◆ What you are asked to do
Line by line, retype the material below exactly, from its first line up to and including the one holding "polynomial coefficients, Q16.".

◆ Given data
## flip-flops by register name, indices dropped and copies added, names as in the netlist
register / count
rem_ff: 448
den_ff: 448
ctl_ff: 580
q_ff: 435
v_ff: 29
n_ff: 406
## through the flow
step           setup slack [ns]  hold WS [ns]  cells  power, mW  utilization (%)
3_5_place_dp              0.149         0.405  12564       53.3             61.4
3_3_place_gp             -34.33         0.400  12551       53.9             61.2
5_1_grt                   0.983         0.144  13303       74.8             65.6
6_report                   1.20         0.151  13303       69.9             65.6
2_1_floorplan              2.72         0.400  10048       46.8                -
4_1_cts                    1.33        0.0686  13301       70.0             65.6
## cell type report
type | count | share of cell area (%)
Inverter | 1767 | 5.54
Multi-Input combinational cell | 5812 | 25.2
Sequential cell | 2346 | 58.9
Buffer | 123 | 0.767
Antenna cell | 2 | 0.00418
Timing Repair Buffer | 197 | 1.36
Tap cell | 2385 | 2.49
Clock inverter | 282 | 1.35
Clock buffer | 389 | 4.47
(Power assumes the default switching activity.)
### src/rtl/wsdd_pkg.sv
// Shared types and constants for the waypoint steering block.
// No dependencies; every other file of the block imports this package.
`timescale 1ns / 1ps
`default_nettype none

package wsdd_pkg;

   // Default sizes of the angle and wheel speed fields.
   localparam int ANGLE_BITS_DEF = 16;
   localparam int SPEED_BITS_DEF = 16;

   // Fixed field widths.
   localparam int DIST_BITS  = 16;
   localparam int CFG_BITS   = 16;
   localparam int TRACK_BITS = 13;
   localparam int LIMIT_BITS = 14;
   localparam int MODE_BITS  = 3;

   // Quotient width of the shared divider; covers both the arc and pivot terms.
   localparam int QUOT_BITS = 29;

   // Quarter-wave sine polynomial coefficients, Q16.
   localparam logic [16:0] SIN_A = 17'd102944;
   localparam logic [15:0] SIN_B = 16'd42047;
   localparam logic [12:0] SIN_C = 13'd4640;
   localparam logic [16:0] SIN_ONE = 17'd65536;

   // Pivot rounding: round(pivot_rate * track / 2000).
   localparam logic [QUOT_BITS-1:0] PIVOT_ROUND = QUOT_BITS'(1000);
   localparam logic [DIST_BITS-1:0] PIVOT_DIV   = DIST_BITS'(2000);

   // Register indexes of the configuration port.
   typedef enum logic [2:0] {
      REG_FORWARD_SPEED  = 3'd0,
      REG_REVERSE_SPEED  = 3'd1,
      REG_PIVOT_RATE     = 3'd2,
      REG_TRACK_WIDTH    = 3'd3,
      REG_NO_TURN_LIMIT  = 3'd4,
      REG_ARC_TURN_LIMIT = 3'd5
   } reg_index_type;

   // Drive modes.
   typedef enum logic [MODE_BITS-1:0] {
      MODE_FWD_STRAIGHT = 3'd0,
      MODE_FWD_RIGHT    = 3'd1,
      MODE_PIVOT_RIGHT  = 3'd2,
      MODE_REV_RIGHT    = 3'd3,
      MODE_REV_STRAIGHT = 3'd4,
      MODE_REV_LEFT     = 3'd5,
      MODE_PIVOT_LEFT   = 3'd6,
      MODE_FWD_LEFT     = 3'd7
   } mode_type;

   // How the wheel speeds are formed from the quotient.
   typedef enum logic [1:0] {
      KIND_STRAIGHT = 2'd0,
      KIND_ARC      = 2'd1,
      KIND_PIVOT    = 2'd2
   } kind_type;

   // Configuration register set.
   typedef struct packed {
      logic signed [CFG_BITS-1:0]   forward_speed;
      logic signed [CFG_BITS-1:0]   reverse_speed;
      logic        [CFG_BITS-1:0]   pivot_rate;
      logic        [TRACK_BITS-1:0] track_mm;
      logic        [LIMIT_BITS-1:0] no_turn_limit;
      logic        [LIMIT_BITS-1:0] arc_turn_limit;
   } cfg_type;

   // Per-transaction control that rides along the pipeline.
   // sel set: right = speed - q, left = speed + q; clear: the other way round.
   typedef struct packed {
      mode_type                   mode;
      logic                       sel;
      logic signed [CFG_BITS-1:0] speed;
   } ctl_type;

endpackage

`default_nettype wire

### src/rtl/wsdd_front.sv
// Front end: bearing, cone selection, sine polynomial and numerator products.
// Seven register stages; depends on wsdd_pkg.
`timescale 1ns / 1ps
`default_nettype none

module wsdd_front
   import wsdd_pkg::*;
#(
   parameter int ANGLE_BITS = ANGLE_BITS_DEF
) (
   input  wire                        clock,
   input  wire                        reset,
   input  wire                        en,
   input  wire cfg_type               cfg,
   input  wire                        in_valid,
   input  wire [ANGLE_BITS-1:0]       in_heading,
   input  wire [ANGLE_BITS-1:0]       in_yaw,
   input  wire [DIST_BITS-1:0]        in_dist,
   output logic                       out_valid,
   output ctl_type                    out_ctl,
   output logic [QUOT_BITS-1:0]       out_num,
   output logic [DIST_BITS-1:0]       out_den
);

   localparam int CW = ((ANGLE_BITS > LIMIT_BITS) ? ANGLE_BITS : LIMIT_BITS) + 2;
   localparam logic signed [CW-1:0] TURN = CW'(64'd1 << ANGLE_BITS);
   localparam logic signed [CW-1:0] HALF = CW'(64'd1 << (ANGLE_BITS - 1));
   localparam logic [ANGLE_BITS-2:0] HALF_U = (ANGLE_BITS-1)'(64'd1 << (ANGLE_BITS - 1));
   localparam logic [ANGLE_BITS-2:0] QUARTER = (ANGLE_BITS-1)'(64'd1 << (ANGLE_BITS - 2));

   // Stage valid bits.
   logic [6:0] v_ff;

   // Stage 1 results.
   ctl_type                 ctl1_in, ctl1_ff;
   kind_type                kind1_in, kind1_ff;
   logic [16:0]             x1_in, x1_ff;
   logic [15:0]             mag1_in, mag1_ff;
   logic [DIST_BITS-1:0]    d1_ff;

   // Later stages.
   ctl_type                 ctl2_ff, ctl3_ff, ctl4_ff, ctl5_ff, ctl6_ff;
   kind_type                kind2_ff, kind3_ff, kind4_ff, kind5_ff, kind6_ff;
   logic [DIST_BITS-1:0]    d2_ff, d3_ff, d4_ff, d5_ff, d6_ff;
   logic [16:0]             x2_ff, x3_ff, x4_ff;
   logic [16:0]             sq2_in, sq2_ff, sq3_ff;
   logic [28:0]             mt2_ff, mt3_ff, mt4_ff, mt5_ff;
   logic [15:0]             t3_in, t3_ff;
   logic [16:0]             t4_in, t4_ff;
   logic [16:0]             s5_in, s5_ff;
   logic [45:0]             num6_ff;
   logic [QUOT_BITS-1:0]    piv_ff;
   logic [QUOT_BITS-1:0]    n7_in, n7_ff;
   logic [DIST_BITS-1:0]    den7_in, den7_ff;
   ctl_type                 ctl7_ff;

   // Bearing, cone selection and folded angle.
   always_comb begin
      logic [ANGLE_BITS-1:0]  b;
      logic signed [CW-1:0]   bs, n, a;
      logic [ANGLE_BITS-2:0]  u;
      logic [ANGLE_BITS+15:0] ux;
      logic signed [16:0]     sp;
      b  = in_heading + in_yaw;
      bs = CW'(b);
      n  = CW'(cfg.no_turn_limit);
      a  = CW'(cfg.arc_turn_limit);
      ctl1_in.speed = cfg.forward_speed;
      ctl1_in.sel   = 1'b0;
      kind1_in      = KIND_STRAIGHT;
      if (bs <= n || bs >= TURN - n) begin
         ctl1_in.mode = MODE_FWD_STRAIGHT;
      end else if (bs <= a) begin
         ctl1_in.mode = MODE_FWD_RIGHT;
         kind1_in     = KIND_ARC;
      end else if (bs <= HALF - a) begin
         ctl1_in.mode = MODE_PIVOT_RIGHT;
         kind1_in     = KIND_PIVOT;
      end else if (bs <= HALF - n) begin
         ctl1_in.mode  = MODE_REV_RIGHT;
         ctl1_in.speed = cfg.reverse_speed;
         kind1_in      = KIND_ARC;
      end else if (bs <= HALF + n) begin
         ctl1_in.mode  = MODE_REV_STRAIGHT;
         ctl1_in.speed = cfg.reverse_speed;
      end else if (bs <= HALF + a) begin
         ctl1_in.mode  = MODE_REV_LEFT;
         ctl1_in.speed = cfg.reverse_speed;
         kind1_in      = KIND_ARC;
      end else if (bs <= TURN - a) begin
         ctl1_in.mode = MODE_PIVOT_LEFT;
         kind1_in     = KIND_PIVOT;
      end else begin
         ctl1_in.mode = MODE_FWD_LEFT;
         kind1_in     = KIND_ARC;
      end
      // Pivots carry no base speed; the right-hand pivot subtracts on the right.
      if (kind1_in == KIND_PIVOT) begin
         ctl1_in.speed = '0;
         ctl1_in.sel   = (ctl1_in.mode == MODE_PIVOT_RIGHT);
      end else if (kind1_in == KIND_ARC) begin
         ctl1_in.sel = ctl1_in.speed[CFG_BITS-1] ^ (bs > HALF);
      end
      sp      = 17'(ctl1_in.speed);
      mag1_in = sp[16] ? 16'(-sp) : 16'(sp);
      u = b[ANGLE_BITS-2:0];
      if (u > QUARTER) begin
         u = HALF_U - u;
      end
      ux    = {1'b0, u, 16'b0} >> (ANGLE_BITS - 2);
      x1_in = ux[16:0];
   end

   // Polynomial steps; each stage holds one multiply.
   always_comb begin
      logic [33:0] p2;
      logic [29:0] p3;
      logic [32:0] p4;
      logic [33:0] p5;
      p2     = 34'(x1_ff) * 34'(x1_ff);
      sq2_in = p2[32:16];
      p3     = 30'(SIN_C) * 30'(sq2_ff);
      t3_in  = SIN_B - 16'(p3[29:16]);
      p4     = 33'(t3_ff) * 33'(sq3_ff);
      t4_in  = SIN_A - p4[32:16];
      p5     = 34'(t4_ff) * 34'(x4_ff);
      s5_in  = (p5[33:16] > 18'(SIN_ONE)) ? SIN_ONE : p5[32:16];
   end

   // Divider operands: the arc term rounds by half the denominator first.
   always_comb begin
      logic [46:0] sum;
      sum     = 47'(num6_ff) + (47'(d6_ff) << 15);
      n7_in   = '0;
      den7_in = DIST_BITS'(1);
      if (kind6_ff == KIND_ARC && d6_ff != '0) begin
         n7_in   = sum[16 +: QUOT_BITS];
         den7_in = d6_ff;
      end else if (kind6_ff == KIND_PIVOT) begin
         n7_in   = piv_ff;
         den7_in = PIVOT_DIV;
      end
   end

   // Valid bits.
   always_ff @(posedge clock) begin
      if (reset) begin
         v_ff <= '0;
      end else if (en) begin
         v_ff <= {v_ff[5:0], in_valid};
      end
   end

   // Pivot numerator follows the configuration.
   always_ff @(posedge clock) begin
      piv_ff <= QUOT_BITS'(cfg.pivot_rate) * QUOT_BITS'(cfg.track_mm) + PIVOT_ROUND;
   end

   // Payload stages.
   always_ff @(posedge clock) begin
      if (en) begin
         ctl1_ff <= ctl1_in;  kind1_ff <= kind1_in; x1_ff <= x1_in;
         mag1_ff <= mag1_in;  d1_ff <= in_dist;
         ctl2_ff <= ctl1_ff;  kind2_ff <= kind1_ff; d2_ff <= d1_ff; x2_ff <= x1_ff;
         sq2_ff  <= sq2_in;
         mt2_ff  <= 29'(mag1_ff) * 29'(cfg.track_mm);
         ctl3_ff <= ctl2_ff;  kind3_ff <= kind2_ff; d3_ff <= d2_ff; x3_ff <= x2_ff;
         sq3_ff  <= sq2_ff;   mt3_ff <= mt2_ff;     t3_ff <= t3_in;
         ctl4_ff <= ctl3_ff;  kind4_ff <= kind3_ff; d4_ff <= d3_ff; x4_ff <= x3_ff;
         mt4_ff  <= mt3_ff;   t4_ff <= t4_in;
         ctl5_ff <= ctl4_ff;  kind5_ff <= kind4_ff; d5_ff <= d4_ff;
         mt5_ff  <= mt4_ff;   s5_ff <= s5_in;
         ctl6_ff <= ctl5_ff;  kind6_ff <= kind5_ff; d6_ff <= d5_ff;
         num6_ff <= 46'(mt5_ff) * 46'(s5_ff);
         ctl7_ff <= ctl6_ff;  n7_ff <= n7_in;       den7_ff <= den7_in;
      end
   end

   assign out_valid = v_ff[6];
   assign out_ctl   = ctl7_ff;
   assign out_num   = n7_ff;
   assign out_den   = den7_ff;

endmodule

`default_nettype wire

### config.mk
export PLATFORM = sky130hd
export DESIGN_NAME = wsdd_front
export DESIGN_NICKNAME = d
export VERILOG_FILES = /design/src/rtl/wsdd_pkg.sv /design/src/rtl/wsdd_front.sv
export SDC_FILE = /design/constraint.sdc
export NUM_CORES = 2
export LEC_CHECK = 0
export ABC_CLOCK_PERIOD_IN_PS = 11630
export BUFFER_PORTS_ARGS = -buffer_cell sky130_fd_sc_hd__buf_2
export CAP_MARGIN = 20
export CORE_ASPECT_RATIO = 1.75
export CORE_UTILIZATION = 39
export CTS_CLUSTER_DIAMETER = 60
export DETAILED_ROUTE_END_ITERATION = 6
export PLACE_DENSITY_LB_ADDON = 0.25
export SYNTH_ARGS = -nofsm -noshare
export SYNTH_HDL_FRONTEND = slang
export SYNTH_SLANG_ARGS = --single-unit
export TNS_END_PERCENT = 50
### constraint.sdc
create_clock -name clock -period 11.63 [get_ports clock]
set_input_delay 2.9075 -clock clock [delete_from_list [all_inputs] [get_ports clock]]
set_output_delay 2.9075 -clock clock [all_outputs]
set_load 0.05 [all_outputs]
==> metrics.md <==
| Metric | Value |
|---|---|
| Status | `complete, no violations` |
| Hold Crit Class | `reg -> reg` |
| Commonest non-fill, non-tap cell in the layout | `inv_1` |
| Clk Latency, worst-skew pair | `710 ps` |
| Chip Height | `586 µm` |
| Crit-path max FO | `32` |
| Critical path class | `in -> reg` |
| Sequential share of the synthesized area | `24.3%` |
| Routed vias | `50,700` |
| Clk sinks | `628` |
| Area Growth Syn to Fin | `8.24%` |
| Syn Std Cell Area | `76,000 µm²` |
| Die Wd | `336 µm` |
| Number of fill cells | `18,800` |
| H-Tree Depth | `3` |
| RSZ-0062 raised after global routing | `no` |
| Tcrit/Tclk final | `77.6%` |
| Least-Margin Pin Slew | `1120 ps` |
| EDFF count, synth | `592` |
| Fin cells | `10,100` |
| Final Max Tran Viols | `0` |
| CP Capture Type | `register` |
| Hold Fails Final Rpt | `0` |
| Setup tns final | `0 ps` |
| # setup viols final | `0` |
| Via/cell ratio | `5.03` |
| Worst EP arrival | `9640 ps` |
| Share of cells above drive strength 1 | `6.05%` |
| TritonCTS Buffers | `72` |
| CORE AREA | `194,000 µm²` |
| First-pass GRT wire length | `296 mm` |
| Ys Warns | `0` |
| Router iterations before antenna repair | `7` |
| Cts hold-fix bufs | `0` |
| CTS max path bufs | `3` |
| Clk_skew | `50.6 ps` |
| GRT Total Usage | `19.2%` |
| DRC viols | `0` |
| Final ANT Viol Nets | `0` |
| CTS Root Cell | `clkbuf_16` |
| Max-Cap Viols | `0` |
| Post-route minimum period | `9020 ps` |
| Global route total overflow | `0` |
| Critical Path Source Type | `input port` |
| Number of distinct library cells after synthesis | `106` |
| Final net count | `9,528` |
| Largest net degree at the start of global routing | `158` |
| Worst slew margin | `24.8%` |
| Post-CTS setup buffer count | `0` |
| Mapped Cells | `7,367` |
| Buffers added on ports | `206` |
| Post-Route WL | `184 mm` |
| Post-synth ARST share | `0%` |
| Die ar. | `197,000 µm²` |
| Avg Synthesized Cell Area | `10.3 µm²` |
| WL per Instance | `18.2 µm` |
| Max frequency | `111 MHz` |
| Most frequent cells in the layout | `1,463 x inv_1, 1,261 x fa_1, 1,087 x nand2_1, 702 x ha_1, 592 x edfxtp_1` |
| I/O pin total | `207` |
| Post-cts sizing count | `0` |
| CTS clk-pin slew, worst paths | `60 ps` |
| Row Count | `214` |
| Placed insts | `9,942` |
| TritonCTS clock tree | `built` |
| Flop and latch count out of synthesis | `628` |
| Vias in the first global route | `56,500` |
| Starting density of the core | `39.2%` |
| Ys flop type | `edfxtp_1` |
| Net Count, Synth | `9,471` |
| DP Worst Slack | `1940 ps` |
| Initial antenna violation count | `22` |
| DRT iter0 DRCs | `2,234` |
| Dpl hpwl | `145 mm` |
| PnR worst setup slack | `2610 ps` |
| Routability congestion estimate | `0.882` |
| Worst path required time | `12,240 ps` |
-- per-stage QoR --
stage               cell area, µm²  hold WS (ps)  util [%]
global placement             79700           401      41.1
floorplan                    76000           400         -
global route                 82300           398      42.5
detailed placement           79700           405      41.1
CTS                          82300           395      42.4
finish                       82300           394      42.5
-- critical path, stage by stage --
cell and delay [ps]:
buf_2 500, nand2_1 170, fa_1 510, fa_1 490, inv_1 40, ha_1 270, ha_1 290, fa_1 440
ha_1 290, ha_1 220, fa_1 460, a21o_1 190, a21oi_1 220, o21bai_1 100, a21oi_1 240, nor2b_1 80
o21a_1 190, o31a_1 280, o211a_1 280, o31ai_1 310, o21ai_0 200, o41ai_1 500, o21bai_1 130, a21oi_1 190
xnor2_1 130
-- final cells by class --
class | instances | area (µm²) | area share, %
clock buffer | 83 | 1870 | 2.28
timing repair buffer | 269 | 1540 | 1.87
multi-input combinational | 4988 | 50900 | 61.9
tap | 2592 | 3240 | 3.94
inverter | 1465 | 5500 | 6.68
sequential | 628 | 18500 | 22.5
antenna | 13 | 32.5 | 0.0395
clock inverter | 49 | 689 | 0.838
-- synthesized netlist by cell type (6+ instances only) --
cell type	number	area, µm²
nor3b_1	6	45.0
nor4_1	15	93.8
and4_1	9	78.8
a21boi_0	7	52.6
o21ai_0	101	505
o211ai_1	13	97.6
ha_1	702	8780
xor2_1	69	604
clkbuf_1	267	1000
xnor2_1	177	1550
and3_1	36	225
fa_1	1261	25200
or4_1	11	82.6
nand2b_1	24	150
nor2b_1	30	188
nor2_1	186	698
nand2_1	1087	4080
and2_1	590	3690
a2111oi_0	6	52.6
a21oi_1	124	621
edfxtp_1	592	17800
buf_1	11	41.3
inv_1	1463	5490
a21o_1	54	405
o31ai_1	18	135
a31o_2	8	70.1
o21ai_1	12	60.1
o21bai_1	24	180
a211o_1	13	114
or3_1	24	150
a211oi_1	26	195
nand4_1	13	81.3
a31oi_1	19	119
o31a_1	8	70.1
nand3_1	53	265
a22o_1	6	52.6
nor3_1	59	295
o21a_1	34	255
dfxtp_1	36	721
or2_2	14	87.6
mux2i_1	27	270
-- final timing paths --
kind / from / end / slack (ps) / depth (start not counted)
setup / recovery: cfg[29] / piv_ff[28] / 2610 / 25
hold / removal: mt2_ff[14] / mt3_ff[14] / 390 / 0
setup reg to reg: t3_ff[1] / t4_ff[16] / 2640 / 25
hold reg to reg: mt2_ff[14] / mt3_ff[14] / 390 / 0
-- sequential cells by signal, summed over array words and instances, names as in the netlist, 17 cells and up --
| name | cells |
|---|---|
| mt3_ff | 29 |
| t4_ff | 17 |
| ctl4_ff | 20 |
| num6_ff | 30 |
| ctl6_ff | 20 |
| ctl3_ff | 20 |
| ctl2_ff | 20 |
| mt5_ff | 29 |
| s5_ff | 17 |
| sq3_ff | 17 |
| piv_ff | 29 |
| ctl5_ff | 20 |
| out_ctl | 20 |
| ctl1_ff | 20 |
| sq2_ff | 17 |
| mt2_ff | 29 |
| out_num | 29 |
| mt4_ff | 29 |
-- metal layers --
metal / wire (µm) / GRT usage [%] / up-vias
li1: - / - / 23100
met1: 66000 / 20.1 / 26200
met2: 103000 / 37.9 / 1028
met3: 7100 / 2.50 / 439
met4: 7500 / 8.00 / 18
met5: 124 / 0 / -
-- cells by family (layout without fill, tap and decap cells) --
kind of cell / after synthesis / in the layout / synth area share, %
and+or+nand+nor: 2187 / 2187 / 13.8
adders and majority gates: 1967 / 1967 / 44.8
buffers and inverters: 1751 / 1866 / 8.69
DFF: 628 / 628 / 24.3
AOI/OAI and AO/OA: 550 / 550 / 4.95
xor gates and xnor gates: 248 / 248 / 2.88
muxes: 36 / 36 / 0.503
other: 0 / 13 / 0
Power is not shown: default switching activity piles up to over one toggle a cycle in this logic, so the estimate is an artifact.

◆ Solution to the problem
## flip-flops by register name, indices dropped and copies added, names as in the netlist
register / count
rem_ff: 448
den_ff: 448
ctl_ff: 580
q_ff: 435
v_ff: 29
n_ff: 406
## through the flow
step           setup slack [ns]  hold WS [ns]  cells  power, mW  utilization (%)
3_5_place_dp              0.149         0.405  12564       53.3             61.4
3_3_place_gp             -34.33         0.400  12551       53.9             61.2
5_1_grt                   0.983         0.144  13303       74.8             65.6
6_report                   1.20         0.151  13303       69.9             65.6
2_1_floorplan              2.72         0.400  10048       46.8                -
4_1_cts                    1.33        0.0686  13301       70.0             65.6
## cell type report
type | count | share of cell area (%)
Inverter | 1767 | 5.54
Multi-Input combinational cell | 5812 | 25.2
Sequential cell | 2346 | 58.9
Buffer | 123 | 0.767
Antenna cell | 2 | 0.00418
Timing Repair Buffer | 197 | 1.36
Tap cell | 2385 | 2.49
Clock inverter | 282 | 1.35
Clock buffer | 389 | 4.47
(Power assumes the default switching activity.)
### src/rtl/wsdd_pkg.sv
// Shared types and constants for the waypoint steering block.
// No dependencies; every other file of the block imports this package.
`timescale 1ns / 1ps
`default_nettype none

package wsdd_pkg;

   // Default sizes of the angle and wheel speed fields.
   localparam int ANGLE_BITS_DEF = 16;
   localparam int SPEED_BITS_DEF = 16;

   // Fixed field widths.
   localparam int DIST_BITS  = 16;
   localparam int CFG_BITS   = 16;
   localparam int TRACK_BITS = 13;
   localparam int LIMIT_BITS = 14;
   localparam int MODE_BITS  = 3;

   // Quotient width of the shared divider; covers both the arc and pivot terms.
   localparam int QUOT_BITS = 29;

   // Quarter-wave sine polynomial coefficients, Q16.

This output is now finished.